### Material provided:
===== config.mk =====
export PLATFORM = sky130hd
export DESIGN_NAME = cmac_tx_axis_arbiter
export DESIGN_NICKNAME = d
export VERILOG_FILES = /design/src/rtl/cmac_tx_axis_arbiter.sv
export SDC_FILE = /design/constraint.sdc
export NUM_CORES = 2
export LEC_CHECK = 0
export ABC_AREA = 0
export BUFFER_PORTS_ARGS = -buffer_cell sky130_fd_sc_hd__buf_2
export CORE_AREA = 2 2 715 717
export CTS_CLUSTER_SIZE = 40
export DETAILED_ROUTE_END_ITERATION = 12
export DIE_AREA = 0 0 717 719
export GPL_ROUTABILITY_DRIVEN = 0
export GPL_TIMING_DRIVEN = 0
export PLACE_DENSITY = 0.3
export SLEW_MARGIN = 10
export SYNTH_ARGS = -nofsm -noshare
export SYNTH_HDL_FRONTEND = slang
export SYNTH_SLANG_ARGS = --single-unit

===== constraint.sdc =====
create_clock -name CLK -period 1.86 [get_ports CLK]
set_input_delay 0.186 -clock CLK [delete_from_list [all_inputs] [get_ports CLK]]
set_output_delay 0.186 -clock CLK [all_outputs]
set_load 0.02 [all_outputs]
==> src/rtl/alu_cmd_issuer_if.sv <==
// rtl/alu_cmd_issuer_if.sv - command, ALU operand/result and result handshake bundle
// slave = issuer side, master = surrounding environment (command source, ALU, result sink).
interface alu_cmd_issuer_if #(
   parameter int BITS = 8
);
   logic            i_cmd_valid;
   logic            o_cmd_ready;
   logic [BITS-1:0] i_cmd_a;
   logic [BITS-1:0] i_cmd_b;
   logic [1:0]      i_cmd_op;
   logic [BITS-1:0] o_alu_a;
   logic [BITS-1:0] o_alu_b;
   logic [1:0]      o_alu_op;
   logic [BITS-1:0] i_alu_out;
   logic            i_alu_carry;
   logic            i_alu_err;
   logic            i_alu_even;
   logic            i_alu_single;
   logic            o_res_valid;
   logic            i_res_ready;
   logic [BITS-1:0] o_res;
   logic [3:0]      o_res_flags;
   logic [1:0]      o_res_op;

   modport slave (
      input  i_cmd_valid, i_cmd_a, i_cmd_b, i_cmd_op,
      input  i_alu_out, i_alu_carry, i_alu_err, i_alu_even, i_alu_single,
      input  i_res_ready,
      output o_cmd_ready, o_alu_a, o_alu_b, o_alu_op,
      output o_res_valid, o_res, o_res_flags, o_res_op
   );

   modport master (
      output i_cmd_valid, i_cmd_a, i_cmd_b, i_cmd_op,
      output i_alu_out, i_alu_carry, i_alu_err, i_alu_even, i_alu_single,
      output i_res_ready,
      input  o_cmd_ready, o_alu_a, o_alu_b, o_alu_op,
      input  o_res_valid, o_res, o_res_flags, o_res_op
   );
endinterface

### Work to complete:
Scan the material above. Copy each line where "constraint" occurs.

### Solved problem:
export SDC_FILE = /design/constraint.sdc
===== constraint.sdc =====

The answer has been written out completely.